Google Stadia oficjalnie na telewizorach LG

Jak powiedzieli, tak zrobili. LG dodaje kolejną usługę cloud-gamingu do swoich telewizorów obsługujących WebOS 5.0. Do grona tych serwisów dołącza Google Stadia. Jest to dość ciekawe posunięcie, patrząc na obecny stan tej subskrypcji.

To Stadia jeszcze żyje?

Ano żyje i, jak widać, ma się całkiem dobrze. Nie tak dawno informowaliśmy, że GeForce NOW pojawi się na telewizorach LG. Teraz producent nawiązał współpracę z Google, czego wynikiem jest kolejna usługa cloud-gamingu w LG Content Store. Google Stadia można już pobrać w 22 krajach, w których serwis został udostępniony, w tym również w Polsce.

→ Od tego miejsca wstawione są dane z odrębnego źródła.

### src/rtl/bsa_pkg.sv
// Shared definitions for the bit-serial adder sequencer: state encoding,
// default operand width and the bit-counter width helper.
package bsa_pkg;

  localparam int DEF_WIDTH = 8;

  typedef enum logic [1:0] {
    IDLE = 2'd0,
    RUN  = 2'd1,
    DONE = 2'd2
  } state_t;

  // Bit counter only ever needs to reach WIDTH-1.
  function automatic int cnt_width(input int w);
    return (w > 2) ? $clog2(w) : 1;
  endfunction

endpackage

### src/rtl/fa_cell_nand.sv
// One-bit full adder built from nine two-input NAND gates; the only
// arithmetic element the serial sequencer time-shares.
module fa_cell_nand (
  input  logic a,
  input  logic b,
  input  logic cin,
  output logic s,
  output logic co
);

  logic n1, n2, n3, n4, n5, n6, n7;

  assign n1 = ~(a & b);
  assign n2 = ~(a & n1);
  assign n3 = ~(b & n1);
  assign n4 = ~(n2 & n3);   // a ^ b
  assign n5 = ~(n4 & cin);
  assign n6 = ~(n4 & n5);
  assign n7 = ~(cin & n5);
  assign s  = ~(n6 & n7);
  assign co = ~(n5 & n1);

endmodule

### src/rtl/bit_serial_adder_ctrl.sv
// Bit-serial WIDTH-bit adder: one NAND full-adder cell, one bit per clock,
// LSB first, with start/done/ack handshake. SERIAL_SUB_EN adds a sub port.
module bit_serial_adder_ctrl
  import bsa_pkg::*;
#(
  parameter int WIDTH = DEF_WIDTH
) (
  input  logic             clk,
  input  logic             rst,
  input  logic             start,
  input  logic [WIDTH-1:0] a,
  input  logic [WIDTH-1:0] b,
  input  logic             carry_in,
`ifdef SERIAL_SUB_EN
  input  logic             sub,
`endif
  input  logic             ack,
  output logic             busy,
  output logic             done,
  output logic [WIDTH-1:0] sum,
  output logic             carry_out
);

  localparam int             CW   = cnt_width(WIDTH);
  localparam logic [CW-1:0]  LAST = CW'(WIDTH - 1);

  state_t           state, state_nxt;
  logic [WIDTH-1:0] a_sh, b_sh, sum_q, b_cap;
  logic [CW-1:0]    cnt;
  logic             carry_q, cout_q, busy_q, done_q, cin_cap;
  logic             cell_s, cell_co;

`ifdef SERIAL_SUB_EN
  // a - b == a + ~b + 1; the caller's carry_in is overridden.
  assign b_cap   = sub ? ~b : b;
  assign cin_cap = sub | carry_in;
`else
  assign b_cap   = b;
  assign cin_cap = carry_in;
`endif

  fa_cell_nand u_fa (
    .a  (a_sh[0]),
    .b  (b_sh[0]),
    .cin(carry_q),
    .s  (cell_s),
    .co (cell_co)
  );

  always_ff @(posedge clk or posedge rst) begin
    if (rst) state <= IDLE;
    else     state <= state_nxt;
  end

  always_comb begin
    state_nxt = state;
    case (state)
      IDLE:    if (start)       state_nxt = RUN;
      RUN:     if (cnt == LAST) state_nxt = DONE;
      DONE:    if (ack)         state_nxt = IDLE;
      default:                  state_nxt = IDLE;
    endcase
  end

  always_ff @(posedge clk or posedge rst) begin
    if (rst) begin
      a_sh    <= '0;
      b_sh    <= '0;
      sum_q   <= '0;
      cnt     <= '0;
      carry_q <= 1'b0;
      cout_q  <= 1'b0;
      busy_q  <= 1'b0;
      done_q  <= 1'b0;
    end else begin
      // Status flags follow the next state so they stay pure flop outputs.
      busy_q <= (state_nxt != IDLE);
      done_q <= (state_nxt == DONE);
      case (state)
        IDLE: begin
          if (start) begin
            a_sh    <= a;
            b_sh    <= b_cap;
            carry_q <= cin_cap;
            cnt     <= '0;
          end
        end
        RUN: begin
          sum_q   <= {cell_s, sum_q[WIDTH-1:1]};
          a_sh    <= a_sh >> 1;
          b_sh    <= b_sh >> 1;
          carry_q <= cell_co;
          // Counter parks at LAST rather than wrapping on the final bit.
          if (cnt == LAST) cout_q <= cell_co;
          else             cnt    <= cnt + 1'b1;
        end
        default: ;
      endcase
    end
  end

  assign busy      = busy_q;
  assign done      = done_q;
  assign sum       = sum_q;
  assign carry_out = cout_q;

endmodule

### config.mk
export PLATFORM = sky130hd
export DESIGN_NAME = bit_serial_adder_ctrl
export DESIGN_NICKNAME = d
export VERILOG_FILES = /design/src/rtl/bsa_pkg.sv /design/src/rtl/fa_cell_nand.sv /design/src/rtl/bit_serial_adder_ctrl.sv
export SDC_FILE = /design/constraint.sdc
export NUM_CORES = 1
export LEC_CHECK = 0
export CORE_ASPECT_RATIO = 0.75
export CORE_MARGIN = 3
export CORE_UTILIZATION = 53
export CTS_BUF_LIST = sky130_fd_sc_hd__clkbuf_2
export CTS_CLUSTER_SIZE = 10
export DETAILED_ROUTE_END_ITERATION = 10
export PLACE_DENSITY = 0.93
export RECOVER_POWER = 25
export REMOVE_ABC_BUFFERS = 1
export SYNTH_ARGS = -nofsm -noshare
export SYNTH_HDL_FRONTEND = slang
export SYNTH_SLANG_ARGS = --single-unit
### constraint.sdc
create_clock -name clk -period 1.7 [get_ports clk]
set_clock_uncertainty 0.05 [all_clocks]
set_input_delay 0.17 -clock clk [delete_from_list [all_inputs] [get_ports clk]]
set_output_delay 0.17 -clock clk [all_outputs]
set_load 0.05 [all_outputs]
Word level (Yosys, flattened, before mapping)
Index checks and enable logic that the tools add are counted.
{ "classes": {"muxes": 13, "n_eq_ne": 6, "add_sub_neg": 1, "n_reduce_logical": 6, "bitwise": 18} }
{ "ops": {"columns": ["cell", "count"], "rows": [
  ["$pmux 8 s2", 2],
  ["$mux 8", 2],
  ["$and 1x1->1", 9],
  ["$not 1->1", 9],
  ["$mux 2", 3],
  ["$mux 3", 2],
  ["$pmux 2 s3", 1],
  ["$pmux 3 s2", 1],
  ["$eq 2x2->1 const B", 2],
  ["$ne 2x2->1 const B", 2],
  ["$reduce_and 2->1", 2],
  ["$reduce_bool 2->1", 2],
  ["$add 3x1->3 const B", 1],
  ["$eq 3x3->1 const B", 1],
  ["$reduce_and 3->1", 1],
  ["$eq 2x1->1 const B", 1],
  ["$logic_not 2->1", 1],
  ["$pmux 1 s2", 1],
  ["$mux 1", 1]
]} }
{ "word_totals": {"output_inout_bits": 11, "in_bits": 21, "reg_bits": 33, "word_cells": 53} }

Logic depth before layout (Yosys ltp)
{ "depth": {"ltp_word": 12, "mapped_depth": 5, "depth_no_buf": 4} }

Modules after synthesis
A second synthesis with hierarchy kept.
{ "unflattened": {"hier_cells": 150, "hier_area_um2": 1557.7} }
{ "modules_own_cells": {"columns": ["module", "area_each_um2", "seq_area_each_um2", "n_inst", "cells_each"], "rows": [
  ["bit_serial_adder_ctrl", 1537.7, 825.8, 1, 149],
  ["fa_cell_nand", 20.0, 0.0, 1, 1]
]} }

Worst setup path after synthesis
Ideal clock, no wire load.
{ "synth_timing": {"kind": "reg-to-reg", "from": "register cnt[0]", "to": "register cout_q (netlist: carry_out)", "required_time_ns": 1.525, "t_arrival_ns": 1.251, "n_path_buf": 0, "setup_ns": 0.125, "stages_incl_launch_ff": 5, "slack_ns": 0.274, "period_less_slack_ns": 1.426, "cell_sequence": "dfrtp_1 > ha_1 > ha_1 > nand3b_1 > mux2_2"} }
{ "synth_between": {"elab_chain_cells": 2} }
{ "synth_rtl": {"columns": ["item", "line", "text"], "rows": [
  ["start, declared", "bit_serial_adder_ctrl.sv:29", "logic [CW-1:0] cnt;"],
  ["start signal, assigned", "bit_serial_adder_ctrl.sv:95", "else cnt <= cnt + 1'b1;"],
  ["$eq 3x3->1", "bit_serial_adder_ctrl.sv:94", "if (cnt == LAST) cout_q <= cell_co;"],
  ["$reduce_and 2->1 (no line)", null, null],
  ["end signal, assigned", "bit_serial_adder_ctrl.sv:94", null],
  ["end, declared", "bit_serial_adder_ctrl.sv:30", "logic carry_q, cout_q, busy_q, done_q, cin_cap;"]
]} }
Every way passes these cells.
A chain may end at the register's enable or synchronous reset.

Worst setup path in the final report
{ "layout_timing": {"from": "register cnt[0]", "to": "register cnt[1]"} }
{ "layout_between": {"elab_chain_cells": 3, "elab_cells_between_ends": 6, "classes_between": "add/sub: 1; eq/ne: 2; mux: 2; reduce/logical: 1"} }
{ "layout_rtl": {"columns": ["item", "line"], "rows": [
  ["$add 3x1->3 or $eq 3x3->1 (tied branches)", "bit_serial_adder_ctrl.sv:95, bit_serial_adder_ctrl.sv:94"],
  ["$mux 3 or $ne 2x2->1 (tied branches)", null],
  ["$pmux 3 s2 or $reduce_and 3->1 (tied branches)", null]
]} }
Parallel ways exist; a longest one is shown, timed or not. The select of a mux whose other input is x is not followed.

==> metrics.md <==
| Metric | Value |
|---|---|
| Final design area excluding fillers | 2000 um^2 |
| Yosys synthesis warning count | 0 |
| GRT Total Usage | 0.200 |
| Average routed wire per standard cell | 15.6 um |
| Worst-path clk slew | 0.16 ns |
| Total of buffers placed on input and output ports | 31 |
| Number of optimization iterations in the first detailed-route pass | 5 |
| Share of synthesized cell area in and, or, nand and nor gates | 0.181 |
| Mapped Area | between 1500 and 2000 um^2 |
| Transition time at the pin with the least slew margin | 0.802 ns |
| Pins over their slew limit | 0 |
| Maximum clock rate | 0.662 GHz |
| Clock sink count | 33 |
| Top-area cell type share of the netlist area | 0.515 |
| Startpoint class of the critical path | flip-flop |
| Gate Count Post-Synth | 138 |
| Final total power | roughly 0.0037 W |
| Worst Hold Class | input port to asynchronous set/reset pin |
| Adder-cell area share of the yosys netlist | 0.0281 |
| Longest Clk Path Bufs | 2 |
| Launching point of the worst reg2reg path | cnt[0] |
| Number of gates resized after cts | 3 |
| Outcome | finished clean |
| # IOs | 32 |
| DP Wirelength | ~2.4 mm |
| CTS Hold Bufs | 0 |
| H-Tree Depth | 2 |
| Die width | between 60 and 70 um |
| Crit end category | flip-flop |
| Compound-gate portion of the synthesized area | 0.130 |
| Number of cell rows | 16 |
| DRC Markers | 0 |
| Total setup violations reported at the end of the flow | 0 |
| Maximum cell stage delay along the critical path | around 0.43 ns |
| Area of the die | about 3700 um^2 |
| Worst-path maximum fanout | 6 |
| Worst Path Buf+Inv | 0 |
| Vias in the first global route | 1190 |
| Number of maximum-capacitance violations | 0 |
| Leak Pwr | between 0.9 and 1 nW |
| Synthesis-to-finish area growth | 24.6% |
| Power Dens Cells | 1870 nW/um^2 |
| Worst supply voltage drop on vdd | ~0.00094 V |
| Cell type contributing the most total cell area after synthesis | dfrtp_1 |
| TritonCTS clock tree | yes |
| Placed Area | a little under 2000 um^2 |
| R2R Path End | cnt[1] |
| First-pass GRT wire length | 5.70 mm |
| Setup Crit Path Kind | flip-flop to flip-flop |
| Multiplexer fraction of the synthesized cell area | 0.0632 |
| Core Util, Final | 0.729 |
| Total congestion overflow after global routing | 0 |
| Share of final-layout standard cells stronger than drive strength 1 | 0.230 |
| Cell at the slowest stage of the critical path | dfrtp_1 |
| Area of the placeable core | about 2700 um^2 |
| Worst hold slack after final layout | 0.391 ns |
| Buffer count from post-CTS setup fixing | 0 |
| Share of the clock period used by the worst path | 0.889 |
| # nets final | 197 |
| Instance count after placement with tap cells included | 202 |
| Height of the chip | 53.6 um |
| Number of enable flip-flop cells after synthesis | 0 |
| Global placer's final weighted congestion | ~0.8 |
| Iteration-0 DRC Markers | 75 |
| Mean instance size in the synthesized netlist | ~12 um^2 |
| Number of non-filler instances in the completed layout | 210 |
| TritonCTS buffer count | 5 |
| Worst endpoint data arrival time | 1.75 ns |
| Final critical path time including I/O delays and setup | 1.51 ns |
| Antenna-violating nets left | 0 |
| Worst-case headroom to the max-slew limit | 0.465 |
| Clock latency at the later pin of the worst-skew pair | roughly 0.38 ns |
| Family with the most delay on the worst path | adder cells |
| Antenna diode count | 0 |
| List of cells traversed by the critical path | ha_1, ha_1, or2_2, o221ai_1 |
| Setup repair after global routing missed its margin | no |
| Via count | 1237 |
| Xor and xnor fraction of the mapped netlist area | 0 |
| Number of antenna violations at the first check in global routing | 0 |
| Unique masters post-synth | 28 |
| Worst r2r path cells | 4 |
| Maximum number of pins on one net before global-route repair | 36 |
| Most frequently used flop master after synthesis | dfrtp_1 |
| Dominant combinational cell family by area after synthesis | simple AND/OR/NAND/NOR gates |
| Most used cell, CP | ha_1 |
| Post-synth ARST share | 1.00 |
| Via count normalized by instance count | around 6 |
| Total wire length after detailed routing | 3.28 mm |
| Req. time, crit path | 1.94 ns |
| Number of synthesized register bits | 33 |
| Slack of the worst reg-to-reg path | 0.19 ns |
| Sequential share of the synthesized area | 0.515 |
| Leading post-synthesis cells by cell area | dfrtp_1 (51%), a221oi_1 (6.6%), nor4b_1 (6.6%) |
| Effective utilization at floorplan | 0.585 |
| Number of hold violations in the final report | 0 |
| Buffer type at the clock tree root | clkbuf_2 |
[where the power goes]
part	switching (W)	internal [W]
combinational	0.00106	0.000795
clock	0.000255	0.000251
sequential	0.000236	0.00115
total	0.00155	0.00219
[worst min-delay path, stage by stage]
cell	delay, ns
dlygate4sd3_1	0.53
inv_1	0.05
clkbuf_2	0.62
[synth_stat cells (all sizes together) (2+ instances only)]
master and count:
dfrtp 33, inv 16, a221oi 12, nor4b 12, buf 9, mux2 9
nor2 8, nand2 5, nand2b 4, nand3 3, o221a 3, o221ai 3
or4b 3, a211o 2, clkbuf 2, ha 2, nor3b 2, nor4bb 2
[cell usage in the layout, fill, tap and decap left out, types with 4 or more instances in the layout]
| master | instances |
|---|---|
| a221oi_1 | 12 |
| buf_4 | 14 |
| clkbuf_2 | 7 |
| clkdlybuf4s50_1 | 19 |
| dfrtp_1 | 32 |
| inv_1 | 16 |
| mux2_2 | 9 |
| nand2_1 | 5 |
| nand2b_1 | 4 |
| nor2_1 | 8 |
| nor4b_1 | 12 |
[logic make-up (layout without fill, tap and decap cells)]
kind of cell,count (synthesis),in the layout
buf+inv,27,63
mux,9,9
fa+ha+maj,3,3
flops,33,33
simple gates,43,43
compound gates,23,23
[area by class of cell]
cell class,instances,area [um^2]
multi-input combinational,78,646
inverter,16,60.1
sequential,33,827
fill,185,744
timing repair buffer,39,357
clock buffer,6,30.0
tap,36,45.0
clock inverter,2,33.8
[flip-flops by register name, indices dropped and copies added (netlist names)]
| register | count |
|---|---|
| done | 1 |
| busy | 1 |
| state | 2 |
| b_sh | 8 |
| cnt | 3 |
| carry_out | 1 |
| carry_q | 1 |
| a_sh | 8 |
| sum | 8 |
[layer usage]
metal,part of all wire,vias to the layer above,wire [um],GRT usage
met3,0.073,7,239,0.0746
met2,0.50,49,1650,0.342
met4,0.015,0,49,0.0487
met1,0.41,603,1340,0.245
li1,-,578,-,-
met5,0,-,0,0
[how the worst max path moves through the flow]
stage	endpoint	cells past startpoint	from	slack [ns]
3_5_place_dp	b_sh[2]	4	start	-0.05
3_3_place_gp	carry_q	3	start	0.11
2_1_floorplan	sum[0]	2	state[0]	-0.25
6_report	cnt[1]	4	cnt[0]	0.19
4_1_cts	b_sh[2]	3	state[1]	0.07
5_1_grt	cnt[1]	4	cnt[0]	0.10
[stage by stage]
stage	setup TNS (ns)	setup WS [ns]
after floorplan	-2.22	-0.251
after global placement	0	0.113
after detailed placement	-0.0498	-0.0498
after CTS	0	0.0663
after global routing	0	0.103
final	0	0.189
(Power assumes the default switching activity.)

Za subskrypcję Google Stadia Pro zapłacicie 39 złotych miesięcznie. W jej ramach zyskujecie dostęp do specjalnie wyselekcjonowanych gier, chmury w 4K oraz dźwięku przestrzennego 5.1. Stadia to nie jednak nie tylko abonament, ponieważ każdą z produkcji dostępnych w usłudze, możecie również kupić osobno.

Niestety – największe hity kosztują tyle, co na konsolach oraz komputerach PC. Z racji jednak, że tych gier nie można w żaden sposób pobrać, trudno taką inwestycję usprawiedliwić. A Google ma niestety dar szybkiego wygaszania usług, które nie przynoszą wielkich profitów.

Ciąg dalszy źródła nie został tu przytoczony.